Dal giudice gli arrestati per truffa

16 Ottobre 2014

Oggi l’interrogatorio del medico e dell’autista del poliambulatorio

MONTENERO DI BISACCIA. Sono in programma questa mattina gli interrogatori di garanzia per i due dipendenti del poliambulatorio di Montenero di Bisaccia arrestati nell’ ambito dell’inchiesta dei carabinieri del Nas legata all’assenteismo. Giuseppe D’Ascenzo, dirigente medico ed ex sindaco di Montenero di Bisaccia, e Antonio Irace, impiegato tecnico con mansioni di autista, sono da lunedì scorso agli arresti domiciliari con l’accusa di truffa aggravata ai danni del Sistema sanitario nazionale. I due indagati sono assistiti dagli avvocati Luigi Greco e Concetta Berardi.

L’ammontare della truffa, secondo i calcoli dei Nas, è di 70mila euro. L’operazione partita 4 mesi fa è stata coordinata dal capitano Antonio Forciniti. Gli accusati sono stati inchiodati dai filmati che hanno raccontato il loro modus operandi.

D’Ascenzo fino a 5 anni fa era il sindaco di Montenero alla guida di una giunta di centrosinistra. Il suo arresto ha suscitato enorme clamore anche nel Vastese. L’ordine di arresto è stato firmato dal gip di Larino D’Alonzo, su richiesta del pm Luca Venturi. L’ex primo cittadino potrebbe avvalersi della facoltà di non rispondere. Lo stesso potrebbe fare Irace, autista del poliambulatorio e anche lui ai domiciliari. La posizione di quest’ultimo sarebbe la più grave.
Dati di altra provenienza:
$ cat src/sv/ftr_pkg.sv
// shared types and constants for the fuzzy t-norm / t-conorm reducer
package ftr_pkg;

   localparam int DEG_W      = 18;
   localparam int MODE_W     = 3;
   localparam int STATUS_W   = 2;
   localparam int CSR_DATA_W = 32;
   localparam int CSR_ADDR_W = 3;

   localparam logic [0:0] CSR_IDX_MODE = 1'b0;

   typedef enum logic [MODE_W-1:0] {
      MODE_MIN          = 3'd0,
      MODE_LUKAS_TNORM  = 3'd1,
      MODE_PRODUCT      = 3'd2,
      MODE_MAX          = 3'd3,
      MODE_LUKAS_TCONORM = 3'd4,
      MODE_PROB_SUM     = 3'd5
   } mode_type;

   typedef enum logic [STATUS_W-1:0] {
      STATUS_OK      = 2'd0,
      STATUS_MISSING = 2'd1,
      STATUS_RANGE   = 2'd2
   } status_type;

   typedef struct packed {
      mode_type mode;
      logic     restart;
   } cfg_type;

endpackage

$ cat src/sv/ftr_csr.sv
// configuration register block with the operation mode register
module ftr_csr (
   input  logic                               clock,
   input  logic                               reset,
   input  logic                               csr_psel,
   input  logic                               csr_penable,
   input  logic                               csr_pwrite,
   input  logic [ftr_pkg::CSR_ADDR_W-1:0]     csr_paddr,
   input  logic [ftr_pkg::CSR_DATA_W-1:0]     csr_pwdata,
   output logic [ftr_pkg::CSR_DATA_W-1:0]     csr_prdata,
   output logic                               csr_pready,
   output ftr_pkg::cfg_type                   cfg
);

   ftr_pkg::mode_type mode_ff;
   ftr_pkg::mode_type mode_in;
   logic              wr_mode;
   logic [0:0]        reg_idx;

   assign csr_pready = 1'b1;
   assign reg_idx    = csr_paddr[ftr_pkg::CSR_ADDR_W-1 -: 1];

   always_comb begin
      wr_mode    = 1'b0;
      csr_prdata = '0;
      unique case (reg_idx)
         ftr_pkg::CSR_IDX_MODE: begin
            wr_mode    = csr_psel && csr_penable && csr_pwrite && csr_pready;
            csr_prdata = ftr_pkg::CSR_DATA_W'(mode_ff);
         end
         default: begin
            wr_mode    = 1'b0;
            csr_prdata = '0;
         end
      endcase
   end

   assign mode_in = wr_mode ? ftr_pkg::mode_type'(csr_pwdata[ftr_pkg::MODE_W-1:0]) : mode_ff;

   always_ff @(posedge clock) begin
      if (reset) begin
         mode_ff <= ftr_pkg::MODE_MIN;
      end else begin
         mode_ff <= mode_in;
      end
   end

   assign cfg.mode    = mode_in;
   assign cfg.restart = wr_mode;

endmodule

$ cat src/sv/ftr_fold.sv
// one fold step: status check and the selected t-norm or t-conorm
module ftr_fold #(
   parameter int FRAC_BITS = 16
) (
   input  ftr_pkg::mode_type                 mode,
   input  logic [FRAC_BITS:0]                acc_i,
   input  ftr_pkg::status_type               status_i,
   input  logic signed [ftr_pkg::DEG_W-1:0]  degree,
   input  logic                              missing,
   output logic [FRAC_BITS:0]                acc_o,
   output ftr_pkg::status_type               status_o
);

   localparam int AccW = FRAC_BITS + 1;
   localparam int MagW = ftr_pkg::DEG_W - 1;
   localparam int CmpW = (MagW > AccW) ? MagW : AccW;
   localparam logic [CmpW-1:0] OneWide = CmpW'(1) << FRAC_BITS;
   localparam logic [AccW-1:0] OneAcc  = AccW'(1) << FRAC_BITS;
   localparam logic [AccW:0]   OneSum  = (AccW + 1)'(1) << FRAC_BITS;

   logic                 negative;
   logic [CmpW-1:0]      mag_w;
   logic [AccW-1:0]      v;
   logic [2*AccW-1:0]    prod_full;
   logic [AccW-1:0]      prod;
   logic [AccW:0]        sum;
   logic [AccW:0]        lukas_diff;
   logic [AccW:0]        prob_sum;
   logic [AccW-1:0]      folded;

   assign negative   = degree[ftr_pkg::DEG_W-1];
   assign mag_w      = CmpW'(degree[MagW-1:0]);
   assign v          = mag_w[AccW-1:0];
   assign prod_full  = {{AccW{1'b0}}, acc_i} * {{AccW{1'b0}}, v};
   assign prod       = prod_full[FRAC_BITS +: AccW];
   assign sum        = {1'b0, acc_i} + {1'b0, v};
   assign lukas_diff = sum - OneSum;
   assign prob_sum   = sum - {1'b0, prod};

   always_comb begin
      case (mode)
         ftr_pkg::MODE_MIN:           folded = (v < acc_i) ? v : acc_i;
         ftr_pkg::MODE_LUKAS_TNORM:   folded = (sum > OneSum) ? lukas_diff[AccW-1:0] : '0;
         ftr_pkg::MODE_PRODUCT:       folded = prod;
         ftr_pkg::MODE_MAX:           folded = (v > acc_i) ? v : acc_i;
         ftr_pkg::MODE_LUKAS_TCONORM: folded = (sum > OneSum) ? OneAcc : sum[AccW-1:0];
         ftr_pkg::MODE_PROB_SUM:      folded = prob_sum[AccW-1:0];
         default:                     folded = acc_i;
      endcase
   end

   always_comb begin
      acc_o    = acc_i;
      status_o = status_i;
      if (status_i == ftr_pkg::STATUS_OK) begin
         if (missing) begin
            status_o = ftr_pkg::STATUS_MISSING;
         end else if (negative || (mag_w > OneWide)) begin
            status_o = ftr_pkg::STATUS_RANGE;
         end else begin
            acc_o = folded;
         end
      end
   end

endmodule

$ cat src/sv/fuzzy_tnorm_tconorm_reducer_unit.sv
// top level of the fuzzy t-norm / t-conorm run reducer
//
//   channel | direction | handshake         | payload
//   req     | in        | req_valid/stall   | degree, is_missing, last_element
//   rsp     | out       | rsp_valid/stall   | reduced_degree, run_status
//   csr     | in/out    | apb psel/penable  | operation_mode at byte 0
//
// one beat per cycle unless a last beat waits: the fold is one compare, add or
// 17x17 multiply between the input register and the accumulator register
// a run's result is registered as its last beat leaves the input register
// reset is synchronous; it clears mode to min, status to ok, acc to 1.0
// rsp_stall only holds back a last beat while an unread result is pending
module fuzzy_tnorm_tconorm_reducer_unit #(
   parameter int FRAC_BITS = 16
) (
   input  logic                               clock,
   input  logic                               reset,
   input  logic                               req_valid,
   output logic                               req_stall,
   input  logic signed [ftr_pkg::DEG_W-1:0]   req_degree,
   input  logic                               req_is_missing,
   input  logic                               req_last_element,
   output logic                               rsp_valid,
   input  logic                               rsp_stall,
   output logic [FRAC_BITS:0]                 rsp_reduced_degree,
   output logic [ftr_pkg::STATUS_W-1:0]       rsp_run_status,
   input  logic                               csr_psel,
   input  logic                               csr_penable,
   input  logic                               csr_pwrite,
   input  logic [ftr_pkg::CSR_ADDR_W-1:0]     csr_paddr,
   input  logic [ftr_pkg::CSR_DATA_W-1:0]     csr_pwdata,
   output logic [ftr_pkg::CSR_DATA_W-1:0]     csr_prdata,
   output logic                               csr_pready
);

   localparam int AccW = FRAC_BITS + 1;
   localparam logic [AccW-1:0] OneAcc = AccW'(1) << FRAC_BITS;

   ftr_pkg::cfg_type cfg;

   logic                              s1_valid_ff, s1_valid_in;
   logic signed [ftr_pkg::DEG_W-1:0]  s1_degree_ff;
   logic                              s1_missing_ff;
   logic                              s1_last_ff;
   logic [AccW-1:0]                   acc_ff, acc_in;
   ftr_pkg::status_type               status_ff, status_in;
   logic                              rsp_valid_ff, rsp_valid_in;
   logic [AccW-1:0]                   rsp_degree_ff, rsp_degree_in;
   ftr_pkg::status_type               rsp_status_ff, rsp_status_in;

   logic                              req_take;
   logic                              s1_adv;
   logic                              emit;
   logic [AccW-1:0]                   acc_next;
   ftr_pkg::status_type               status_next;
   logic [AccW-1:0]                   identity;

   ftr_csr u_csr (
      .clock       (clock),
      .reset       (reset),
      .csr_psel    (csr_psel),
      .csr_penable (csr_penable),
      .csr_pwrite  (csr_pwrite),
      .csr_paddr   (csr_paddr),
      .csr_pwdata  (csr_pwdata),
      .csr_prdata  (csr_prdata),
      .csr_pready  (csr_pready),
      .cfg         (cfg)
   );

   ftr_fold #(
      .FRAC_BITS (FRAC_BITS)
   ) u_fold (
      .mode     (cfg.mode),
      .acc_i    (acc_ff),
      .status_i (status_ff),
      .degree   (s1_degree_ff),
      .missing  (s1_missing_ff),
      .acc_o    (acc_next),
      .status_o (status_next)
   );

   // a last beat waits while an unread result sits in the output register
   assign s1_adv    = s1_valid_ff && !(s1_last_ff && rsp_valid_ff && rsp_stall);
   assign req_stall = s1_valid_ff && !s1_adv;
   assign req_take  = req_valid && !req_stall;
   assign emit      = s1_adv && s1_last_ff;

   assign identity = (cfg.mode <= ftr_pkg::MODE_PRODUCT) ? OneAcc : '0;

   always_comb begin
      if (req_take) begin
         s1_valid_in = 1'b1;
      end else if (s1_adv) begin
         s1_valid_in = 1'b0;
      end else begin
         s1_valid_in = s1_valid_ff;
      end
   end

   always_comb begin
      acc_in    = acc_ff;
      status_in = status_ff;
      if (cfg.restart || emit) begin
         acc_in    = identity;
         status_in = ftr_pkg::STATUS_OK;
      end else if (s1_adv) begin
         acc_in    = acc_next;
         status_in = status_next;
      end
   end

   always_comb begin
      rsp_degree_in = rsp_degree_ff;
      rsp_status_in = rsp_status_ff;
      if (emit) begin
         rsp_valid_in  = 1'b1;
         rsp_degree_in = (status_next == ftr_pkg::STATUS_OK) ? acc_next : '0;
         rsp_status_in = status_next;
      end else if (rsp_stall) begin
         rsp_valid_in = rsp_valid_ff;
      end else begin
         rsp_valid_in = 1'b0;
      end
   end

   always_ff @(posedge clock) begin
      if (reset) begin
         s1_valid_ff  <= 1'b0;
         acc_ff       <= OneAcc;
         status_ff    <= ftr_pkg::STATUS_OK;
         rsp_valid_ff <= 1'b0;
      end else begin
         s1_valid_ff  <= s1_valid_in;
         acc_ff       <= acc_in;
         status_ff    <= status_in;
         rsp_valid_ff <= rsp_valid_in;
      end
   end

   // payload registers
   always_ff @(posedge clock) begin
      if (req_take) begin
         s1_degree_ff  <= req_degree;
         s1_missing_ff <= req_is_missing;
         s1_last_ff    <= req_last_element;
      end
      rsp_degree_ff <= rsp_degree_in;
      rsp_status_ff <= rsp_status_in;
   end

   assign rsp_valid          = rsp_valid_ff;
   assign rsp_reduced_degree = rsp_degree_ff;
   assign rsp_run_status     = rsp_status_ff;

endmodule

$ cat config.mk
export PLATFORM = sky130hd
export DESIGN_NAME = fuzzy_tnorm_tconorm_reducer_unit
export DESIGN_NICKNAME = d
export VERILOG_FILES = /design/src/sv/ftr_pkg.sv /design/src/sv/ftr_csr.sv /design/src/sv/ftr_fold.sv /design/src/sv/fuzzy_tnorm_tconorm_reducer_unit.sv
export SDC_FILE = /design/constraint.sdc
export NUM_CORES = 1
export LEC_CHECK = 0
export ABC_CLOCK_PERIOD_IN_PS = 8500
export BUFFER_PORTS_ARGS = -buffer_cell sky130_fd_sc_hd__buf_4
export CAP_MARGIN = 20
export CORE_ASPECT_RATIO = 0.7
export CORE_MARGIN = 2
export CORE_UTILIZATION = 58
export CTS_CLUSTER_DIAMETER = 120
export DETAILED_ROUTE_END_ITERATION = 16
export PLACE_DENSITY = 0.8
export SLEW_MARGIN = 20
export SYNTH_ARGS = -nofsm -noshare
export SYNTH_HDL_FRONTEND = slang
export SYNTH_SLANG_ARGS = --single-unit
$ cat constraint.sdc
create_clock -name clock -period 8.5 [get_ports clock]
set_input_delay 1.275 -clock clock [delete_from_list [all_inputs] [get_ports clock]]
set_output_delay 1.275 -clock clock [all_outputs]
set_load 0.01 [all_outputs]
# ---- Yosys cells after proc, flatten, opt, wreduce, memory -nomap -nowiden
# Index checks and enable logic that the tools add are counted.
dict set report word_totals {
  regBits 63
  latchBits 0
  ramBits 0
  mem_bits_ro 0
  inputBits 62
  output_inout_bits 54
  memories 0
}
dict set report op_classes {
  addsub 3
  multipliers 1
  div 0
  order_cmp 5
  eq_ne 6
  shift 0
  mux 21
  n_bitwise 0
  n_reduce_logical 19
}
# cell count
set op_table {}
lappend op_table {{2-to-1 mux 17 bit} 10}
lappend op_table {{case mux 17 bit (6 select lines)} 1}
lappend op_table {{multiplier 17 x 17 -> 33 bit} 1}
lappend op_table {{adder 17 x 17 -> 18 bit} 1}
lappend op_table {{greater-than comparator 18 x 17 -> 1 bit, second input constant} 1}
lappend op_table {{greater-than comparator 17 bit} 1}
lappend op_table {{greater-than comparator 17 bit, second input constant} 1}
lappend op_table {{< comparator 17 bit} 1}
lappend op_table {{subtractor 17 bit} 1}
lappend op_table {{subtractor 17 bit, second input constant} 1}
lappend op_table {{logical AND 1 bit} 8}
lappend op_table {{== test 3 x 2 -> 1 bit, second input constant} 2}
lappend op_table {{== test 3 bit, second input constant} 2}
lappend op_table {{2-to-1 mux 2 bit} 3}
lappend op_table {{2-to-1 mux 3 bit} 2}
lappend op_table {{2-to-1 mux 1 bit} 5}
lappend op_table {{logical NOT 2 bit} 2}
lappend op_table {{nonzero test 2 bit} 2}
lappend op_table {{== test 3 x 1 -> 1 bit, second input constant} 1}
lappend op_table {{less-or-equal comparator 3 x 2 -> 1 bit, second input constant} 1}
lappend op_table {{logical NOT 1 bit} 3}
lappend op_table {{logical NOT 3 bit} 1}
lappend op_table {{logical OR 1 bit} 2}
lappend op_table {{!= test 2 x 1 -> 1 bit, second input constant} 1}
lappend op_table {{OR reduction 2 bit} 1}

# ---- Depth between registers and ports, before layout
dict set report depth {
  depth_word 11
  ltp_mapped 37
}

# ---- Modules after synthesis
# A second synthesis with hierarchy kept.
dict set report unflattened {
  hier_cells 1681
  area_unflattened_um2 14684.1
}
# module instances cells_each area_each_um2 seq_area_each_um2
set by_module_without_submodules {}
lappend by_module_without_submodules {ftr_fold 1 1491 12162.9 0.0}
lappend by_module_without_submodules {fuzzy_tnorm_tconorm_reducer_unit 1 137 2060.7 1591.5}
lappend by_module_without_submodules {ftr_csr 1 53 460.4 60.1}

# ---- Worst setup path after synthesis
# Ideal clock, no wire load.
dict set report synth_path {
  path_type {flip-flop to flip-flop}
  from {register s1_degree_ff[8] (netlist bit)}
  to {register acc_ff[16]}
  setup_ns 0.149
  t_arrival_ns 8.086
  path_slack_ns 0.265
  path_stages_with_launch 37
  path_buffers 2
  cell_sequence {edfxtp_1 -> clkbuf_1 -> clkbuf_1 -> nand2_1 -> fa_1 -> inv_1 -> fa_1 -> inv_1 -> fa_1 -> inv_1 -> fa_1 -> fa_1 -> inv_1 -> fa_1 -> inv_1 -> ha_1 -> a21oi_1 -> o21ai_1 -> nor4_1 -> a211oi_1 -> o21ai_0 -> nand2_1 -> a21o_1 -> a21oi_1 -> xnor2_1 -> inv_1 -> ha_1 -> o21ai_0 -> a21o_1 -> a31oi_1 -> o21a_1 -> o21ai_0 -> a21oi_1 -> xnor3_1 -> a2111oi_2 -> o211ai_1 -> a21boi_0}
}
dict set report synth_between {
  elab_chain_cells 9
}
# element line
set synth_rtl {}
lappend synth_rtl {{start: declaration} fuzzy_tnorm_tconorm_reducer_unit.sv:42} ;# logic signed [ftr_pkg::DEG_W-1:0] s1_degree_ff;
lappend synth_rtl {{start signal: assignment} fuzzy_tnorm_tconorm_reducer_unit.sv:144} ;# s1_degree_ff <= req_degree;
lappend synth_rtl {{parallel branches: the longest is 4 deep, another holds multiplier 17 x 17 -> 33 bit} -}
lappend synth_rtl {{2-to-1 mux 17 bit *} ftr_fold.sv:58} ;# end else if (negative || (mag_w > OneWide)) begin
lappend synth_rtl {{2-to-1 mux 17 bit *} ftr_fold.sv:56} ;# if (missing) begin
lappend synth_rtl {{2-to-1 mux 17 bit *} ftr_fold.sv:55} ;# if (status_i == ftr_pkg::STATUS_OK) begin
lappend synth_rtl {{2-to-1 mux 17 bit *} fuzzy_tnorm_tconorm_reducer_unit.sv:107} ;# end else if (s1_adv) begin
lappend synth_rtl {{2-to-1 mux 17 bit *} fuzzy_tnorm_tconorm_reducer_unit.sv:104} ;# if (cfg.restart || emit) begin
lappend synth_rtl {{end signal: assignment} fuzzy_tnorm_tconorm_reducer_unit.sv:130} ;# acc_ff <= OneAcc;
lappend synth_rtl {{end signal: assignment} fuzzy_tnorm_tconorm_reducer_unit.sv:135} ;# acc_ff <= acc_in;
lappend synth_rtl {{end: declaration} fuzzy_tnorm_tconorm_reducer_unit.sv:45} ;# logic [AccW-1:0] acc_ff, acc_in;
# Mark *: on every way between the ends. The select of a mux whose other input is x is not followed.
# A chain may end at the register's enable or synchronous reset.

# ---- Worst setup path after layout
dict set report layout_path {
  from {register s1_degree_ff[7] (netlist bit)}
  to {register acc_ff[16]}
}
# The elaborated chain is that of the path after synthesis.

==> results.md <==
- DR vias: 13063
- Fin crit period: 8530 ps
- Synth top area cells: fa_1 (30%), ha_1 (13%), inv_1 (8.5%)
- Max-cap check violation count: 0
- Sequential share of power: 0.277
- Core box area: 0.0255 mm²
- Total number of yosys warnings: 0
- Worst path slowest cell: fa_1
- Sequential share of the synthesized area: 0.111
- CP delay by family, top: adder cells
- Setup Crit Path Kind: reg -> reg
- F_max: 117 MHz
- Remaining DRCs: 0
- Reg clk slew, reported paths: 70 ps
- Worst Tran Pin Value: 1000 ps
- Clk_skew: 12.9 ps
- Cell taking the most area after synthesis: fa_1
- Most Frequent Cell on Critical Path: fa_1
- Vias/cell: 5.85
- Initial Util: 0.586
- Failing checks: negative setup slack
- Post-synth top area share: 0.299
- CP arrival: 8780 ps
- Leakage: 8.40 nW
- #FFs+latches synth: 63
- Clock share of power: 0.314
- Width of the die: 196 µm
- RSZ-0062 raised after global routing: yes
- Die H: 138 µm
- Top_reg_cell synth: edfxtp_1
- Detailed Place HPWL: 35500 µm
- Fill count: 2055
- Status: finished, violations left
- Netlist cell types: 81
- Final setup violation count: 1
- Hold buffer count at CTS: 0
- Cell Area, Synth: 0.0149 mm²
- Relative slew margins: 0.328
- RD Place Congestion: 0.992
- Clk sinks: 63
- Setup crit start kind: register
- Cells after synthesis: 1757
- Total CTS buffers: 9
- Max incr delay on CP: 540 ps
- CTS HTree Levels: 3
- GRT Residual Overflow: 0
- Net Sw Frac: 0.380
- Final period util: 1.00
- Antenna violations before repair: 0
- Pin count of the biggest net entering global routing: 22
- Power per cell area: 72.7 mW/mm²
- I/O pins: 116
- ANT cells: 0
- Final hold violation count: 0
- WHS: 505 ps
- Most frequent cells in the layout: inv_1 (338), fa_1 (222), buf_4 (207), nand2_1 (203), ha_1 (146)
- Share of layout cells above drive strength 1: 0.152
- Placed cells: 2208
- Per-cell routed wire length: 19.8 µm
- Int Power: 0.770 mW
- Overall Global Routing Usage: 0.326
- Buf/Inv on CP: 9
- Gate power share: 0.409
- Synth Area per Inst: 8.50 µm²
- EDFF count, synth: 39
- Peak VDD IR: 0.0910 mV
- Cell Count, Final, Fillers Out: 2234
- Share of synthesized registers carrying an async set or reset: 0
- PortBufs: 54
- CTS tree: done
- Critical Path Fanout Max: 5
- Detailed-router iteration count before antenna repair: 6
- Final setup TNS: -32.6 ps
- Final wirelength: 44100 µm
- Hold crit path type: reg -> reg
- Net Sw Power: 0.473 mW
- Slew Limit Fails: 0
- Required @ worst endpoint: 8750 ps
- DR iter-0 viols: 1536
- Final Net Count: 2335
- Root Buffer: clkbuf_16
- Routed Antenna Nets: 0
- Final worst slack: -32.6 ps
- Clk_lat worst skew: 350 ps
- Area delta synth->final: 14.4%
- Rows: 49
- Number of global-route vias before repair: 12641
- Die area: 0.0271 mm²
- Most common cell after layout, fill and taps aside: inv_1
- Critical path capture point type: register
- Clock tree buffer depth: 2
- First-pass GRT wire length: 68200 µm
-- cells by family after synthesis --
kind of cell	Yosys count	synth area share
and+or+nand+nor	518	0.175
other	2	0.000503
AOI/OAI and AO/OA	300	0.136
buffers and inverters	452	0.122
adders and majority gates	375	0.426
DFF	63	0.111
xor gates and xnor gates	43	0.0266
muxes	4	0.00360
-- what timing repair did --
item                       CTS  global route
pin swaps                    5            17
setup endpoints to repair    7            11
resized for setup            9            46
setup buffers                4             6
gates cloned                 0             1
-- registers in the layout (all words and copies together), names as in the netlist --
signal              cells
u_csr.mode_ff           3
s1_last_ff              1
rsp_run_status          2
s1_missing_ff           1
s1_degree_ff           18
rsp_reduced_degree     17
status_ff               2
rsp_valid               1
acc_ff                 17
s1_valid_ff             1
-- cells in the mapped netlist (all sizes together), types with 11 or more instances --
master,count
nor2,69
and2,126
nand2b,13
nand2,203
a21o,27
o21a,13
buf,35
o21ai,80
a31oi,11
dfxtp,24
a221oi,20
nor3,23
xor2,13
nor2b,19
fa,223
edfxtp,39
ha,152
a211oi,17
a21oi,60
nor4,17
inv,338
xnor2,29
clkbuf,79
-- worst paths after layout --
| path | start | to | slack (ps) | cells past startpoint |
|---|---|---|---|---|
| worst max-delay path | s1_degree_ff[7] | acc_ff[16] | -30 | 32 |
| worst min-delay path | rsp_valid | rsp_valid | 500 | 2 |
| worst max register to register | s1_degree_ff[7] | acc_ff[16] | -30 | 32 |
| worst min register to register | rsp_valid | rsp_valid | 500 | 2 |
-- through the flow --
step / setup slack (ps) / total power [mW] / util / area (µm²)
floorplan: 265 / 0.652 / - / 15000
global placement: -168 / 0.806 / 0.646 / 16500
detailed placement: -271 / 0.818 / 0.646 / 16500
CTS: 12.1 / 1.21 / 0.660 / 16800
global route: -212 / 1.30 / 0.670 / 17100
finish: -32.6 / 1.24 / 0.670 / 17100
-- tightest hold or removal path: cells and delay by family (launching register included) --
family	cells	cell delay (ps)
flops	1	340
simple gates	1	70
compound gates	1	50
-- metal layers --
metal | global-route usage | routed length (µm) | vias to the layer above
li1 | - | - | 5874
met1 | 0.491 | 18800 | 6320
met2 | 0.481 | 18700 | 781
met3 | 0.0790 | 5620 | 88
met4 | 0.0590 | 975 | 0
met5 | 0 | 0 | -
-- cell type report --
type	count	area [µm²]	share of cell area
clock inverters	7	72.6	0.00425
multi-input cells	1270	11800	0.689
repair buffers	216	1660	0.0974
clock buffers	9	225	0.0132
inverters	338	1270	0.0742
well taps	331	414	0.0242
flip-flops and latches	63	1660	0.0974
I due indagati, stando alle accuse, più volte durante l’orario di lavoro, avrebbero lasciato l'ambulatorio dopo aver timbrato il cartellino per dedicarsi a faccende private e per fare la spesa.

I filmati delle telecamere e altri servizi realizzati dagli investigatori che hanno pedinato i due, mostrano il medico e l'autista che dopo aver timbrato il cartellino si allontanano dal lavoro senza alcuna giustificazione. (p.c.)